## Task
If a line in the entries below includes "advance", pick it out and copy it.

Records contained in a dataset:
________________________________________

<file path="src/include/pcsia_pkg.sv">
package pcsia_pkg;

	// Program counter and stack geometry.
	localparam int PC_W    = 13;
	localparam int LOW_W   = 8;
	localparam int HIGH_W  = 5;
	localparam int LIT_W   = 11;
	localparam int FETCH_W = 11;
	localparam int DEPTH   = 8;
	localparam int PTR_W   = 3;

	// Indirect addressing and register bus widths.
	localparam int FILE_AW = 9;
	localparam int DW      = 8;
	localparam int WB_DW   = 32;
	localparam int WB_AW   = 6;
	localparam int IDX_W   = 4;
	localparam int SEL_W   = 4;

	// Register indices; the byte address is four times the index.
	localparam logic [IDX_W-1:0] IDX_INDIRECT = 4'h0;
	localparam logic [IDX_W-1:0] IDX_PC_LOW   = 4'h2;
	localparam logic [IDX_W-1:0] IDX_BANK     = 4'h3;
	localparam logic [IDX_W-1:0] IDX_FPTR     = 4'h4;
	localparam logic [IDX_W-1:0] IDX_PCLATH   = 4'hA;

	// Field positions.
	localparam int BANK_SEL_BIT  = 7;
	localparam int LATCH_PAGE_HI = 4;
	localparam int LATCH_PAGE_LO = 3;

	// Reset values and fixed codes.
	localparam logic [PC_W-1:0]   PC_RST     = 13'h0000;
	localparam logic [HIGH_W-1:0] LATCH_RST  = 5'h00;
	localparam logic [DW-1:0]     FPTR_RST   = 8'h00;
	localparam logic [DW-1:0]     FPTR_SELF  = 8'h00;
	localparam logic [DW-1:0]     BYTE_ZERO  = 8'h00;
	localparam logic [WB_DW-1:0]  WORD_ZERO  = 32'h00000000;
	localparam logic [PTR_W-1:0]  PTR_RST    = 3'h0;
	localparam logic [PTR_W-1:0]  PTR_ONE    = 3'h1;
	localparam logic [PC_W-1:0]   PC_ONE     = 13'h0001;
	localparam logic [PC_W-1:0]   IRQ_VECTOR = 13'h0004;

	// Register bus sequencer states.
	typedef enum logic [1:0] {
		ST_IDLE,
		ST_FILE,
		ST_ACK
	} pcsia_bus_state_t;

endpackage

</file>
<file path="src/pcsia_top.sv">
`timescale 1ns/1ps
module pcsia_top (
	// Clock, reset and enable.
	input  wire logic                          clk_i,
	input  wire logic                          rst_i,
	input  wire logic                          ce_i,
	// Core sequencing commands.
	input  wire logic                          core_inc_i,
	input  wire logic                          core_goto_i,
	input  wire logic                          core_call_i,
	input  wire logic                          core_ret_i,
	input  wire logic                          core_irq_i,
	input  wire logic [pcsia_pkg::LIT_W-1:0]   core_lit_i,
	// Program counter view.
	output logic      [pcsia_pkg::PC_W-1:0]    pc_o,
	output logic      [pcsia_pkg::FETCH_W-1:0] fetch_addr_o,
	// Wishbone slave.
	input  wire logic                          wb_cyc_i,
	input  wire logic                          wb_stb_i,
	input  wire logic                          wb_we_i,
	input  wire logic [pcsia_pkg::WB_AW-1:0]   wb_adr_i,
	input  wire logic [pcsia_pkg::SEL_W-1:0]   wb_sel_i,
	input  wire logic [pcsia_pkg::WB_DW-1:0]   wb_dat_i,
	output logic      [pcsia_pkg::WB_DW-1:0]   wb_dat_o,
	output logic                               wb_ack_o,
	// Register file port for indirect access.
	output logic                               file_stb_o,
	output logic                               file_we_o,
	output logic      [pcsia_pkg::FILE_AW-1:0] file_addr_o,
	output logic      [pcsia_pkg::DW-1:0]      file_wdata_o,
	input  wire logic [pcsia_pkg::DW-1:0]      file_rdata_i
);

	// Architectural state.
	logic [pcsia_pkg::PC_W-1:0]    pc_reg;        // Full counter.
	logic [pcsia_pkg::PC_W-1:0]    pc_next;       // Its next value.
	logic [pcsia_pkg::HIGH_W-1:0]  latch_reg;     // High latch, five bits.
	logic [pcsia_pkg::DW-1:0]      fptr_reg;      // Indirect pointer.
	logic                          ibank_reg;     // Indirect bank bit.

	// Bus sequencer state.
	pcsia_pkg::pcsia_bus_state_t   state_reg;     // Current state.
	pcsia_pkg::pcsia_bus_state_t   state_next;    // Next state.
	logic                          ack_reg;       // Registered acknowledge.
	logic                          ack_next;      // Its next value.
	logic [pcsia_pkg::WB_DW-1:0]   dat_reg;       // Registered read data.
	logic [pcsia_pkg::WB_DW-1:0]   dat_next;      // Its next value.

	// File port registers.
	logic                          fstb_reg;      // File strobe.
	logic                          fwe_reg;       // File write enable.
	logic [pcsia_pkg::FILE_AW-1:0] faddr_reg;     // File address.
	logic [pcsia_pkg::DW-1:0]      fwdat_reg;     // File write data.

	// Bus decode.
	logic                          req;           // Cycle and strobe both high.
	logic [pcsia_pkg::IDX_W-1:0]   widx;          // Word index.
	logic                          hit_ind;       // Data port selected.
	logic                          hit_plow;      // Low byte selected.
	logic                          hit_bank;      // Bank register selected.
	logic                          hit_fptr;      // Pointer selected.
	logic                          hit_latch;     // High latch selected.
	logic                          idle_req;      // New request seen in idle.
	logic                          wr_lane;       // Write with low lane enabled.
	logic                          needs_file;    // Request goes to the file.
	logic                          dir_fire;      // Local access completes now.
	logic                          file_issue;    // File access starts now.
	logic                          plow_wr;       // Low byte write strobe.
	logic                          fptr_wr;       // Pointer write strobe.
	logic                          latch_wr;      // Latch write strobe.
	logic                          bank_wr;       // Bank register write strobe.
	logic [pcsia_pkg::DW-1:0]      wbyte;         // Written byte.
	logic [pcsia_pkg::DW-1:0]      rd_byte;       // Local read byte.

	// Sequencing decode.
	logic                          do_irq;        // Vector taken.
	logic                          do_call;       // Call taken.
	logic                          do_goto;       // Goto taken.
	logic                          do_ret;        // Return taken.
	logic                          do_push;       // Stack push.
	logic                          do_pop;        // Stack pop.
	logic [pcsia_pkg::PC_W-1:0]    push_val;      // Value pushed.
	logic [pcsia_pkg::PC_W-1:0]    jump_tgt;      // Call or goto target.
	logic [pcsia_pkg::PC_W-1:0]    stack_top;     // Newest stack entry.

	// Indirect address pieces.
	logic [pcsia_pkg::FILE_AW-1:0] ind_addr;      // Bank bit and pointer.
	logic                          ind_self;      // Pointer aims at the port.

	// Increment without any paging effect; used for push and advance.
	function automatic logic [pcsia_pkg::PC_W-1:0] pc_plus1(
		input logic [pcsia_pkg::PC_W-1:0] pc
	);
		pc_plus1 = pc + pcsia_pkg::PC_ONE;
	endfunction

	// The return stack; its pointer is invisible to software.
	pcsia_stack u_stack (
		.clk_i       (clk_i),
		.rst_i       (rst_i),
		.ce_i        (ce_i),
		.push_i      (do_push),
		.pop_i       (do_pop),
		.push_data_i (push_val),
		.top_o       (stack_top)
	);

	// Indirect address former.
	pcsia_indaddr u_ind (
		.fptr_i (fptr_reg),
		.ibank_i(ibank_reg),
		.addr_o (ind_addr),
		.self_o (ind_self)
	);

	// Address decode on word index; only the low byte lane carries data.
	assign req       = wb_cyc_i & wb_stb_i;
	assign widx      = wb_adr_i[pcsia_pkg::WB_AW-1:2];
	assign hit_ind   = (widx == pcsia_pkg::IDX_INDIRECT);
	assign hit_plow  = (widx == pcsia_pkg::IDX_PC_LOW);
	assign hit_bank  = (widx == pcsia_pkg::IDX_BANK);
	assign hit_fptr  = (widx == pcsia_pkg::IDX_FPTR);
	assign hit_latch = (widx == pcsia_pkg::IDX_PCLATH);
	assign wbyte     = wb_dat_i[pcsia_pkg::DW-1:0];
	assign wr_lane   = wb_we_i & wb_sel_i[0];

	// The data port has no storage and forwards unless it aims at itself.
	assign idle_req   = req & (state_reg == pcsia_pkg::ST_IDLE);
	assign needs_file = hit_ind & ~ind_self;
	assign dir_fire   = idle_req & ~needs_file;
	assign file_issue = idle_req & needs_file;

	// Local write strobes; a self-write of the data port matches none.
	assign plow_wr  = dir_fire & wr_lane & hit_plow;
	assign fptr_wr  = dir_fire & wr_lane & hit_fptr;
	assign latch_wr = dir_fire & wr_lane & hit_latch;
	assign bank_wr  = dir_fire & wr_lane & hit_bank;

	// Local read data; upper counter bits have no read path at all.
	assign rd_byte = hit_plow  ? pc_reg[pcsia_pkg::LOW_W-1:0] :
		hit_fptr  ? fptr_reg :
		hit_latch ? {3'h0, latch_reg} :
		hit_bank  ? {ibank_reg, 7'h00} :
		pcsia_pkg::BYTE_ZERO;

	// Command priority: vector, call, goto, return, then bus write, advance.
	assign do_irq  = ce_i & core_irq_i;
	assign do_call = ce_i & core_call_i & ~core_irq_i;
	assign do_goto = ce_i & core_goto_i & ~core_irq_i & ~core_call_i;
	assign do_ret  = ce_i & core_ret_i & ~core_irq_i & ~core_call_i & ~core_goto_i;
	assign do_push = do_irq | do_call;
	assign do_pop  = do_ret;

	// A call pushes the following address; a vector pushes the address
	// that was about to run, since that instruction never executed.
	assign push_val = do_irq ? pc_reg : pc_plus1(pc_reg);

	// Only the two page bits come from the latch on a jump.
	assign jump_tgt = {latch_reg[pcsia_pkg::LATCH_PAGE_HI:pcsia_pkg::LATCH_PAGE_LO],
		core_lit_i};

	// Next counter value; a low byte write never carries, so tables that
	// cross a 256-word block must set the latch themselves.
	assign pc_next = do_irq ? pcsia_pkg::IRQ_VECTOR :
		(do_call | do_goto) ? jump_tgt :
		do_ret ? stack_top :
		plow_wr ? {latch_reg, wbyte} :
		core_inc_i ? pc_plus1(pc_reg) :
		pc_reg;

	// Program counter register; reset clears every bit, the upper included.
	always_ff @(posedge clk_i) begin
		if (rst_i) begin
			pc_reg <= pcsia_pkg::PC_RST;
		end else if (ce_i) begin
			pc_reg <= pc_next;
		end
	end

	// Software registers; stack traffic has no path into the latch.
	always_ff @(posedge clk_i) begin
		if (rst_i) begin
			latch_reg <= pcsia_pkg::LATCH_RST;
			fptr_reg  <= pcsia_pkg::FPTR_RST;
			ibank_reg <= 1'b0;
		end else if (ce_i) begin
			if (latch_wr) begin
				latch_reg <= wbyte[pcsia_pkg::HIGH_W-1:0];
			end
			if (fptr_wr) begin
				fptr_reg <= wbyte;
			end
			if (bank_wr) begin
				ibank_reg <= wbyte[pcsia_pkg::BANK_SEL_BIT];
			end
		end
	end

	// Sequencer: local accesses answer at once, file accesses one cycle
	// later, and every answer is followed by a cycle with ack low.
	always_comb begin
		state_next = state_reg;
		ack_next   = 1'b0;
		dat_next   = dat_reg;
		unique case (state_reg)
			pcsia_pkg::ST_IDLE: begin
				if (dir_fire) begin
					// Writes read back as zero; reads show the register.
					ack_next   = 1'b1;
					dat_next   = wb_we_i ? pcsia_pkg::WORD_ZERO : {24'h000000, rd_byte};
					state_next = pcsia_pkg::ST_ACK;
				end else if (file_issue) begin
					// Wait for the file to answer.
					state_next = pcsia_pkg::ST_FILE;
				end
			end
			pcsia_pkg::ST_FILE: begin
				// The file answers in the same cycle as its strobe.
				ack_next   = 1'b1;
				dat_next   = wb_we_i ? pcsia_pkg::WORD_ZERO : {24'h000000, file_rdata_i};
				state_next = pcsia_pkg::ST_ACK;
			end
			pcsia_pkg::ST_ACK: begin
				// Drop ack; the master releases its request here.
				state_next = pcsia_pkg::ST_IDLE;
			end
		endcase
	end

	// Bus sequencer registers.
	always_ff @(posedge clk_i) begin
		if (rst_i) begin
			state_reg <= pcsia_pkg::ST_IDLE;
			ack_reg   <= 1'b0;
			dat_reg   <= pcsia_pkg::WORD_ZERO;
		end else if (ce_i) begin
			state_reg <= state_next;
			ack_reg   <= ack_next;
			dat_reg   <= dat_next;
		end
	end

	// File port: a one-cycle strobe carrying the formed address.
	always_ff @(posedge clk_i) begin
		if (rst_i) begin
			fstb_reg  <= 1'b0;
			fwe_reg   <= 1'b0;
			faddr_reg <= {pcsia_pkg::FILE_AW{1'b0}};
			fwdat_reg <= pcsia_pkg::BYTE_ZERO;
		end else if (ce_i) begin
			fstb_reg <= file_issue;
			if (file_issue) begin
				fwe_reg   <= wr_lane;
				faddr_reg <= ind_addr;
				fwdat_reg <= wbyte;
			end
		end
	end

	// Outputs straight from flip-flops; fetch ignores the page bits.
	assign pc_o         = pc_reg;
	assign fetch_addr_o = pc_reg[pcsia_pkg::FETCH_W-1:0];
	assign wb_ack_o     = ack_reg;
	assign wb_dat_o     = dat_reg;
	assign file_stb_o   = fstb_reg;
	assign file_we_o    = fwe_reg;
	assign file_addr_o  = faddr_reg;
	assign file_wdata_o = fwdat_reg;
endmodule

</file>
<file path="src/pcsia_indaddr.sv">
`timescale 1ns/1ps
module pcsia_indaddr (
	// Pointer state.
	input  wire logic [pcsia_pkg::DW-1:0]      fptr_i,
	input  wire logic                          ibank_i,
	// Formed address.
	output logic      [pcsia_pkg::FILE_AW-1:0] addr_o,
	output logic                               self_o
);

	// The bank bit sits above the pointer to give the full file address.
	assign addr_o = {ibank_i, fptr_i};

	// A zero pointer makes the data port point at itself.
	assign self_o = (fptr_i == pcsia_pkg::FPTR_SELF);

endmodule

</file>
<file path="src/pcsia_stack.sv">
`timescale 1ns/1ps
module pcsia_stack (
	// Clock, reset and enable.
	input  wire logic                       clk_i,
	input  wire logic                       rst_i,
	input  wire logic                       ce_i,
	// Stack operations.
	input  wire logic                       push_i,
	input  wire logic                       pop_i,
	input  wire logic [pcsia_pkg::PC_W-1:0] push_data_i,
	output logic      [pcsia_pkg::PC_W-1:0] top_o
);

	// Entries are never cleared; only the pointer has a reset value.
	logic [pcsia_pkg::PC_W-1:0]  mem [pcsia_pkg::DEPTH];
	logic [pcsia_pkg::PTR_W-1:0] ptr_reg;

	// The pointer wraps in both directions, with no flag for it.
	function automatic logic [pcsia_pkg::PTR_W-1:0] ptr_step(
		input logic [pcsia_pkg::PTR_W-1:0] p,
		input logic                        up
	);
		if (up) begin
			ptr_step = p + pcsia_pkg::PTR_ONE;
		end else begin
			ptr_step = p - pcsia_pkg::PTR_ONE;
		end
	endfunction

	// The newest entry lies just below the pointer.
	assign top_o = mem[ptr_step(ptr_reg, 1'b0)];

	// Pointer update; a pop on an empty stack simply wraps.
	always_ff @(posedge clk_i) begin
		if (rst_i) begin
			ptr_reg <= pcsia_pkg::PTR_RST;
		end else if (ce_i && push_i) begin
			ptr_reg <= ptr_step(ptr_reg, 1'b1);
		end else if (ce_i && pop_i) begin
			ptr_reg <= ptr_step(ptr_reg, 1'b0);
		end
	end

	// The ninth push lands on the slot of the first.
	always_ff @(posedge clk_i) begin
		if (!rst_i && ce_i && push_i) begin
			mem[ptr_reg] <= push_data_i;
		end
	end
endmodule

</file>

________________________________________

## Exercise answer
	// Increment without any paging effect; used for push and advance.
	// Command priority: vector, call, goto, return, then bus write, advance.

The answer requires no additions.